MITRE Classification
- CWE-79: Improper Neutralization of Input During Web Page Generation
- ATT&CK (Contextual Mapping):
- Exploitation for Client Execution
- Drive-by Compromise
- Command and Scripting Interpreter – JavaScript
These mappings help SOC teams align detection and response activities.
Detection Strategy
What Should Be Detected
- Artifact metadata containing HTML or JavaScript tokens
- Suspicious artifact names with encoded script elements
- UI-initiated API calls immediately after artifact page access
- Repeated artifact views followed by sensitive workflow actions
Log Sources to Monitor
- Argo Server access logs
- Ingress controller / reverse proxy logs
- Web Application Firewall logs
- Kubernetes audit logs
- Browser CSP violation reports (if enabled)
- Central SIEM aggregation
Splunk Detection Rules
Rule 1: Suspicious Script Content in Artifact Metadata
index=argo_logs
| search "<script" OR "onerror=" OR "javascript:" OR "%3Cscript%3E"
| stats count by user, src_ip, uri, _time
| sort -count
Rule 2: Encoded XSS Payload Detection
index=argo_logs
| rex field=_raw "(%3C|<)(script|img|svg)"

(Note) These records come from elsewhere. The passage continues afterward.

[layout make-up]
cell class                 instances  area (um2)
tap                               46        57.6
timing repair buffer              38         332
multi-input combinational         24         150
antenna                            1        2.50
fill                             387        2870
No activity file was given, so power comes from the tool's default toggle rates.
File: /design/flow/design.v
module mux_5channel (
    mux_out,
    in1,
    in2,
    in3,
    in4,
    in5,
    select
);
parameter DATAWIDTH = 8;
output [DATAWIDTH - 1:0] mux_out;
input [DATAWIDTH - 1:0] in1, in2, in3, in4, in5;
input [2:0] select;
assign mux_out = (select == 0) ? in1 : (select == 1) 
                               ? in2 : (select == 2)
                               ? in3 : (select == 3) 
                               ? in4 : (select == 4) 
                               ? in5 : 'bx; 
endmodule
File: /design/flow/run.sh
#!/bin/bash
# OpenROAD 26Q1-2900-gdf79404cd8, Yosys 0.63+post, stock flow scripts
make -C /OpenROAD-flow-scripts/flow DESIGN_CONFIG=/design/flow/config.mk WORK_HOME=/design/flow/orfs finish
File: /design/flow/config.mk
export PLATFORM = sky130hd
export DESIGN_NAME = mux_5channel
export DESIGN_NICKNAME = mux_5channel
export VERILOG_FILES = /design/flow/design.v
export SDC_FILE = /design/flow/constraint.sdc
export NUM_CORES = 4
export LEC_CHECK = 1
export CORE_AREA = 10 10 70 70
export DIE_AREA = 0 0 80 80
File: /design/flow/constraint.sdc
current_design mux_5channel

set clk_period 3.0
set clk_io_pct 0.2

create_clock -name clk0 -period $clk_period

set non_clock_inputs [all_inputs -no_clocks]
set_input_delay [expr $clk_period * $clk_io_pct] -clock clk0 $non_clock_inputs
set_output_delay [expr $clk_period * $clk_io_pct] -clock clk0 [all_outputs]
==> impl_metrics.toml <==
# flow metrics
[cells_and_area]
layout-drive-gt1-share_pct = 16.5
nClkBuffers = 0
syn_to_final_growth_pct = 162
final_cells = 137
regArea_sq_um = 0
seq_cells = 0
fin_area_sq_um = 920

[worst_setup_path]
cp_max_fo = 8
critical-path-top-delay-family = "buffers and inverters"
path_class = "input port to output port"
cp_slowest_cell = "clkdlybuf4s50_1"
worst-path-buf-inv = 3
worst_setup_path_start_kind = "input port"
end_kind = "output port"
crit_chain = "clkdlybuf4s50_1 -> nand2b_1 -> buf_4 -> o211ai_2 -> clkdlybuf4s50_1"
max_stage_delay_ps = 590
crit_top_cell = "clkdlybuf4s50_1"
required_ps = 2400
arrival_ps = 2280

[global_routing]
gr-usage-all-layers_pct = 5.91
grt_max_degree = 9
grt_pass1_vias = 603
grt_pass1_wl_microns = 3080
antenna_found_initial = 0
grt_overflow = 0

[job]
tool_warnings = 32
max-cap-violations = 0

[place]
placed_area_sq_um = 915
gp_congestion = 0.803
io_buffer_count = 51
dp_hpwl_microns = 1770
dp_cells = 137

[timing]
post-route-period-util_pct = 96.1
setup_viol = 0
fin_crit_ps = 2880
maxSlewHeadroom_pct = 74.4
timing_max_transition_violations_final = 0
timing.fmax_mhz = 347
hold_ws_ps = 2130
rsz0062_at_grt = "false"
worst_pin_slew_ps = 383
tns_ps = 0
finalHoldViolCount = 0

[floorplan]
die_x_microns = 80
ioPinCount = 51
coreArea_sq_um = 3420
rows = 21
die_h_microns = 80
fp-utilization_pct = 10.3
die_area_sq_um = 6400

[route]
drt-pass1-iter-count = 2
wire_per_inst_microns = 14.6
ant_nets = 0
viasPerCell = 3.95
num_antenna_cells = 0
dr_total_vias = 541
drt_iter0_drc = 6
wirelength_microns = 2000
drc = 0

[pwr]
p_int_uw = 87.7
power_density_nw_per_um2 = 134
leakage_uw = 0.000337
vdd_drop_max_mv = 0.0392
power_switching_uw = 35.9
seqPwrFrac_pct = 0
p_total_uw = 124
p_clk_share_pct = 0
combPwrFrac_pct = 100.0
switching_share_pct = 29.1

[worst_hold_path]
hp-class = "input port to output port"

[cts]
hold_buffers = 0

[synthesis]
area_leaders = "o211ai_2 (29%), mux2i_1 (23%), a32oi_1 (20%)"
ys_types = 10
yosysSeqAreaShare_pct = 0
syn_avg_cell_area_sq_um = 8.98
top_area_share_pct = 28.6
postSynthCellCount = 39
ys_cells = 39
yosys_area_sq_um = 350
yosys.area.top_type = "o211ai_2"
yosys_warnings = 0
syn_area_sq_um = 350

[outcome]
outcome = "completed"
==> tightest hold or removal path, cell delays in order <==
cell and delay [ps]:
clkdlybuf4s50_1 400, nand2_1 70, o211ai_2 70, clkdlybuf4s50_1 400
==> metal layers <==
| metal | up-vias | routed length, microns | global-route usage [%] |
|---|---|---|---|
| li1 | 271 | - | - |
| met1 | 237 | 907 | 7.78 |
| met2 | 33 | 841 | 9.39 |
| met3 | 0 | 253 | 2.39 |
| met4 | 0 | 0 | 0 |
| met5 | - | 0 | 0 |
==> per-stage QoR <==
stage / utilization, % / setup WS (ps)
after floorplan: - / 1240
after global placement: 26.8 / 110
after detailed placement: 26.8 / 77.0
after CTS: 26.8 / 60.1
after global routing: 26.9 / 20.7
final: 26.9 / 118
==> cell families (layout without fill, tap and decap cells) <==
family | count (synthesis) | after routing | synth area share [%]
AND/OR/NAND/NOR | 11 | 11 | 16.8
AND-OR/OR-AND | 16 | 16 | 48.6
buffers and inverters | 4 | 56 | 11.8
multiplexers | 8 | 8 | 22.9
==> power groups by stage <==
stage | sequential, uW | combinational, uW | clock (uW)
global route | 0 | 134 | 0
finish | 0 | 124 | 0
CTS | 0 | 125 | 0
==> worst paths after layout <==
check,from,end,slack [ps],cells past startpoint
max,select[2],mux_out[4],120,5
min,in1[7],mux_out[7],2130,4
[flow/design.v]
module bilinear_cal #(
    parameter WIDTH = 8,                                                                 
    parameter FIXED = 24                                                                 
) (
    input logic [WIDTH-1:0] i_pixel_00, i_pixel_01,                                      
    input logic [WIDTH-1:0] i_pixel_10, i_pixel_11,                                      
    input logic [WIDTH-1:0] i_x_ori, i_y_ori,                                            
    input logic [FIXED-1:0] i_x_ne, i_y_ne,                                              
    output logic [FIXED-1:0] o_result                                                    
);
    localparam ONE = 24'h000100 ;
    logic [FIXED-1:0] pixel_00_d, pixel_01_d; 
    logic [FIXED-1:0] pixel_10_d, pixel_11_d; 
    logic [FIXED-1:0] x_ori_d, y_ori_d; 
    logic [FIXED-1:0] x_y1_d; 
    logic [FIXED+8-1:0] x_y10_d, x_y11_d; 
    logic [FIXED-1:0] x_y2_d;
    logic [FIXED+8-1:0] x_y20_d, x_y21_d;
    logic [FIXED+8-1:0] x_y_0d, x_y_1d;
    assign pixel_00_d = {8'd0, i_pixel_00, 8'd0}; 
    assign pixel_01_d = {8'd0, i_pixel_01, 8'd0};
    assign pixel_10_d = {8'd0, i_pixel_10, 8'd0}; 
    assign pixel_11_d = {8'd0, i_pixel_11, 8'd0}; 
    assign x_ori_d    = {8'd0, i_x_ori, 8'd0}; 
    assign y_ori_d    = {8'd0, i_y_ori, 8'd0}; 
    always_comb begin
        x_y10_d = (x_ori_d + ONE - i_x_ne) * pixel_00_d; 
        x_y11_d = (i_x_ne - x_ori_d)       * pixel_01_d;
        x_y1_d  = x_y10_d[FIXED+8-1:WIDTH] + x_y11_d[FIXED+8-1:WIDTH]; 
        x_y20_d = (x_ori_d + ONE - i_x_ne) * pixel_10_d; 
        x_y21_d = (i_x_ne - x_ori_d)       * pixel_11_d; 
        x_y2_d  = x_y20_d[FIXED+8-1:WIDTH] + x_y21_d[FIXED+8-1:WIDTH];
        x_y_0d  =  (y_ori_d + ONE - i_y_ne) * x_y1_d; 
        x_y_1d  =  (i_y_ne - y_ori_d)       * x_y2_d;
        o_result = x_y_0d[FIXED+8-1:WIDTH]  + x_y_1d[FIXED+8-1:WIDTH];
    end 
endmodule
==> flow/run.sh <==
#!/bin/bash
# OpenROAD 26Q1-2900-gdf79404cd8, Yosys 0.63+post, stock flow scripts
make -C /OpenROAD-flow-scripts/flow DESIGN_CONFIG=/design/flow/config.mk WORK_HOME=/design/flow/orfs finish
==> flow/config.mk <==
export PLATFORM = sky130hd
export DESIGN_NAME = classifi
export DESIGN_NICKNAME = classifi
export VERILOG_FILES = /design/flow/design.v
export SDC_FILE = /design/flow/constraint.sdc
export NUM_CORES = 4
export LEC_CHECK = 1
export CORE_UTILIZATION = 50
==> flow/constraint.sdc <==
current_design classifi

set clk_period 1.5
set clk_io_pct 0.2

create_clock -name clk0 -period $clk_period [get_ports {i_clk}]

set non_clock_inputs [all_inputs -no_clocks]
set_input_delay [expr $clk_period * $clk_io_pct] -clock clk0 $non_clock_inputs
set_output_delay [expr $clk_period * $clk_io_pct] -clock clk0 [all_outputs]
<file path="config.mk">
export PLATFORM = sky130hd
export DESIGN_NAME = interpolation_8
export DESIGN_NICKNAME = interpolation_8
export VERILOG_FILES = /design/flow/design.v
export SDC_FILE = /design/flow/constraint.sdc
export NUM_CORES = 4
export LEC_CHECK = 1
export CORE_UTILIZATION = 50
</file>
<file path="constraint.sdc">
current_design interpolation_8

set clk_period 18.1
set clk_io_pct 0.2

create_clock -name clk0 -period $clk_period

set non_clock_inputs [all_inputs -no_clocks]
set_input_delay [expr $clk_period * $clk_io_pct] -clock clk0 $non_clock_inputs
set_output_delay [expr $clk_period * $clk_io_pct] -clock clk0 [all_outputs]
</file>
`flow/run.sh`:
```
#!/bin/bash
# OpenROAD 26Q1-2900-gdf79404cd8, Yosys 0.63+post, stock flow scripts
make -C /OpenROAD-flow-scripts/flow DESIGN_CONFIG=/design/flow/config.mk WORK_HOME=/design/flow/orfs finish
```
`flow/config.mk`:
```
export PLATFORM = sky130hd
export DESIGN_NAME = interpolation_6
export DESIGN_NICKNAME = interpolation_6
export VERILOG_FILES = /design/flow/design.v
export SDC_FILE = /design/flow/constraint.sdc
export NUM_CORES = 4
export LEC_CHECK = 1
export CORE_UTILIZATION = 30
```
`flow/constraint.sdc`:
```
current_design interpolation_6

set clk_period 23.0
set clk_io_pct 0.2

create_clock -name clk0 -period $clk_period

set non_clock_inputs [all_inputs -no_clocks]
set_input_delay [expr $clk_period * $clk_io_pct] -clock clk0 $non_clock_inputs
set_output_delay [expr $clk_period * $clk_io_pct] -clock clk0 [all_outputs]
```
`flow/design.v`:
```
module bilinear_cal #(
    parameter WIDTH = 8,                                                                 
    parameter FIXED = 24                                                                 
) (
    input logic [WIDTH-1:0] i_pixel_00, i_pixel_01,                                      
    input logic [WIDTH-1:0] i_pixel_10, i_pixel_11,                                      
    input logic [WIDTH-1:0] i_x_ori, i_y_ori,                                            
    input logic [FIXED-1:0] i_x_ne, i_y_ne,                                              
    output logic [FIXED-1:0] o_result                                                    
);
    localparam ONE = 24'h000100 ;
    logic [FIXED-1:0] pixel_00_d, pixel_01_d; 
    logic [FIXED-1:0] pixel_10_d, pixel_11_d; 
    logic [FIXED-1:0] x_ori_d, y_ori_d; 
    logic [FIXED-1:0] x_y1_d; 
    logic [FIXED+8-1:0] x_y10_d, x_y11_d; 
    logic [FIXED-1:0] x_y2_d;
    logic [FIXED+8-1:0] x_y20_d, x_y21_d;
    logic [FIXED+8-1:0] x_y_0d, x_y_1d;
    assign pixel_00_d = {8'd0, i_pixel_00, 8'd0}; 
    assign pixel_01_d = {8'd0, i_pixel_01, 8'd0};
    assign pixel_10_d = {8'd0, i_pixel_10, 8'd0}; 
    assign pixel_11_d = {8'd0, i_pixel_11, 8'd0}; 
    assign x_ori_d    = {8'd0, i_x_ori, 8'd0}; 
    assign y_ori_d    = {8'd0, i_y_ori, 8'd0}; 
    always_comb begin
        x_y10_d = (x_ori_d + ONE - i_x_ne) * pixel_00_d; 
        x_y11_d = (i_x_ne - x_ori_d)       * pixel_01_d;
        x_y1_d  = x_y10_d[FIXED+8-1:WIDTH] + x_y11_d[FIXED+8-1:WIDTH]; 
        x_y20_d = (x_ori_d + ONE - i_x_ne) * pixel_10_d; 
        x_y21_d = (i_x_ne - x_ori_d)       * pixel_11_d; 
        x_y2_d  = x_y20_d[FIXED+8-1:WIDTH] + x_y21_d[FIXED+8-1:WIDTH];
        x_y_0d  =  (y_ori_d + ONE - i_y_ne) * x_y1_d; 
        x_y_1d  =  (i_y_ne - y_ori_d)       * x_y2_d;
        o_result = x_y_0d[FIXED+8-1:WIDTH]  + x_y_1d[FIXED+8-1:WIDTH];
    end 
endmodule 
module interpolation_6 #(
    parameter WIDTH = 8,                                                                                                                                
    parameter FIXED = 24                                                                                                                                
) (
    input logic [WIDTH-1:0]                                                 i_pixel_06,                                                                 
    input logic [WIDTH-1:0]             i_pixel_11, i_pixel_12,                                     i_pixel_110, i_pixel_1_11,                          
    input logic [WIDTH-1:0]             i_pixel_21, i_pixel_22,                                     i_pixel_210, i_pixel_211,                           
    input logic [WIDTH-1:0] i_pixel_60,                                                                                         i_pixel_612,            
    input logic [WIDTH-1:0]             i_pixel_101, i_pixel_102,                                   i_pixel_1010, i_pixel_1011,                         
    input logic [WIDTH-1:0]             i_pixel_11_1, i_pixel_112,                                  i_pixel_1110, i_pixel_1111,                         
    input logic [WIDTH-1:0]                                                i_pixel_126,                                                                 
    output logic [WIDTH-1:0] o_q_ne_0, o_q_ne_2, o_q_ne_4, o_q_ne_6,                                                                                    
    output logic [FIXED-1:0] o_q_ne_1, o_q_ne_3, o_q_ne_5, o_q_ne_7                                                                                     
);
   localparam X_CORDINATE_1 = 24'h000A3E, Y_CORDINATE_1 = 24'h000A3E; 
   localparam X_CORDINATE_3 = 24'h0001C2, Y_CORDINATE_3 = 24'h000A3E; 
   localparam X_CORDINATE_5 = 24'h0001C2, Y_CORDINATE_5 = 24'h0001C2;
   localparam X_CORDINATE_7 = 24'h000A3E, Y_CORDINATE_7 = 24'h0001C2;
    assign o_q_ne_0 = i_pixel_612; 
    bilinear_cal K_1(
       .i_pixel_00    (i_pixel_1010),
       .i_pixel_01    (i_pixel_1011),
       .i_pixel_10    (i_pixel_1110),
       .i_pixel_11    (i_pixel_1111),
       .i_x_ori       (X_CORDINATE_1[15:8]), 
       .i_y_ori       (Y_CORDINATE_1[15:8]),
       .i_x_ne        (X_CORDINATE_1), 
       .i_y_ne        (Y_CORDINATE_1),
       .o_result      (o_q_ne_1)
    ); 
    assign o_q_ne_2 = i_pixel_126; 
    bilinear_cal K_3(
      .i_pixel_00    (i_pixel_101),
      .i_pixel_01    (i_pixel_102),
      .i_pixel_10    (i_pixel_11_1),
      .i_pixel_11    (i_pixel_112),
      .i_x_ori       (X_CORDINATE_3[15:8]), 
      .i_y_ori       (Y_CORDINATE_3[15:8]),
      .i_x_ne        (X_CORDINATE_3), 
      .i_y_ne        (Y_CORDINATE_3),
      .o_result      (o_q_ne_3)
    ); 
    assign o_q_ne_4 = i_pixel_60; 
    bilinear_cal K_5(
      .i_pixel_00    (i_pixel_11),
      .i_pixel_01    (i_pixel_12),
      .i_pixel_10    (i_pixel_21),
      .i_pixel_11    (i_pixel_22),
      .i_x_ori       (X_CORDINATE_5[15:8]), 
      .i_y_ori       (Y_CORDINATE_5[15:8]),
      .i_x_ne        (X_CORDINATE_5), 
      .i_y_ne        (Y_CORDINATE_5),
      .o_result      (o_q_ne_5)
    ); 
    assign o_q_ne_6 = i_pixel_06; 
    bilinear_cal K_7(
      .i_pixel_00    (i_pixel_110),
      .i_pixel_01    (i_pixel_1_11),
      .i_pixel_10    (i_pixel_210),
      .i_pixel_11    (i_pixel_211),
      .i_x_ori       (X_CORDINATE_7[15:8]), 
      .i_y_ori       (Y_CORDINATE_7[15:8]),
      .i_x_ne        (X_CORDINATE_7), 
      .i_y_ne        (Y_CORDINATE_7),
      .o_result      (o_q_ne_7)
   ); 
endmodule    
```
==> qor.csv <==
stage,metric,value,unit
synth,ys_warn_count,1,
flow_run,drv_cap,0,
detailed_routing,wirelength,63.02,mm
place,portBuffers,204,
synth,simple_gate_share,8.945,%
place,placed_cells,5534,
critical_path,arrival,14.60,ns
synth,synth_cell_types,79,
die,rows,122,
synth,ys_seq_share,0,%
synth,syn_area,33850,um^2
layout,stdcell_count,5534,
status,status,"complete, no violations",
min_path,min_from,i_pixel_612[0],
global_route,grt_max_degree,10,
global_route,grt_pass1_wl,108.8,mm
global_route,overflow,0,
min_path,whs_path_depth,0,
clocking,holdBufCountCts,0,
timing,maxSlewHeadroom,36.63,%
min_path,hp-class,in -> out,
timing,rsz0062_at_grt,no,
timing,setup_viol,0,
layout,design_area,37450,um^2
timing,slew_viol_final,0,
die,die_w,337.9,um
place,dpl-instance-area,37450,um^2
timing,fmax,52.09,MHz
synth,syn_inst,3873,
critical_path,crit_type,in -> out,
critical_path,crit_start,i_pixel_1111[0],
timing,fin_crit,19.20,ns
synth,yosys_cells,3873,
layout,flop_area,0,um^2
layout,num-clock-buffers,0,
die,dieArea,114200,um^2
place,place_hpwl,59.47,mm
detailed_routing,wire_per_inst,11.39,um
detailed_routing,first_pass_iters,7,
min_path,holdPathEnd,o_q_ne_0[0],
synth,synth_area_per_cell,8.740,um^2
detailed_routing,first_iter_violations,671,
layout,utilization,33.65,%
detailed_routing,antenna_cells,0,
detailed_routing,drcViolationCount,0,
synth,compound_area_share,15.02,%
synth,synthXorXnorAreaFrac,11.99,%
layout,seq_cells,0,
synth,ys_sh_adder,55.98,%
timing,fin_crit_sh,83.47,%
layout,drive_gt1_share,1.335,%
synth,muxShareOfSynthArea,0,%
die,fp.coreArea,111300,um^2
global_route,track_usage,11.44,%
critical_path,cp-end-kind,output port,
die,fp_util,30.42,%
timing,worst_pin_slew,0.9437,ns
timing,tns,0,ns
layout,area_growth_syn_to_layout,10.63,%
critical_path,required,18.40,ns
detailed_routing,route.antenna.remaining_nets,0,
detailed_routing,num_vias,25370,
global_route,grt_pass1_vias,24020,
die,ios,288,
clocking,cts_resized,0,
critical_path,critPathMaxStageDelay,0.66,ns
critical_path,cpMaxStageDelayCell,a2111oi_0,
die,die_h,337.9,um
synth,synth_chip_area,33850,um^2
critical_path,start_kind,primary input,
detailed_routing,viasPerCell,4.584,
flow_run,warnings,92,
synth,logic_family,adder cells,
critical_path,cp_max_fo,6,
global_route,antenna_found_initial,1,
place,gp_congestion,0.8761,
timing,hold_violations,0,
clocking,postCtsSetupRepairBufs,0,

| stats count by src_ip, user, uri
Rule 3: Artifact View Followed by Privileged API Calls
index=argo_logs
| transaction user maxspan=2m
startswith=(uri="/artifacts")
endswith=(uri="/api/v1/workflows")
| stats count by user, src_ip
Rule 4: Multiple Users Accessing Same Artifact
index=argo_logs uri="/artifacts"
| stats dc(user) as user_count values(user) by artifact_id
| where user_count > 3
This may indicate a stored payload affecting multiple users.
Risk and Business Impact
If exploited, the vulnerability could lead to:
- Unauthorized workflow manipulation
- Exposure of sensitive pipeline data
- Abuse of administrative privileges
- Loss of trust in CI/CD orchestration integrity
Because Argo Workflows is often used in production CI/CD environments, the blast radius could be significant.
Remediation and Patch Information
The vulnerability was fully fixed by applying proper output encoding in the Argo Server UI.
Upgrade immediately to one of the following official versions:
- Argo Workflows v3.6.17
- Argo Workflows v3.7.8
Official upgrade / release links:
- https://github.com/argoproj/argo-workflows/releases/tag/v3.6.17
- https://github.com/argoproj/argo-workflows/releases/tag/v3.7.8
No configuration-only workaround fully mitigates this issue.
Temporary Risk Reduction
- Restrict workflow author permissions
- Limit access to Argo UI via network controls
- Enable Content Security Policy (CSP) without inline scripts
- Apply WAF rules to block HTML/script content in artifact metadata
- Increase logging and alerting around artifact access
These measures reduce exposure but do not eliminate risk.
Final Takeaway
CVE-2026-23960 represented a classic stored XSS vulnerability with modern impact due to API-driven web applications. While technically simple, the ability to chain it into privilege abuse made it high risk. Immediate patching and log review were required to ensure no prior exploitation occurred.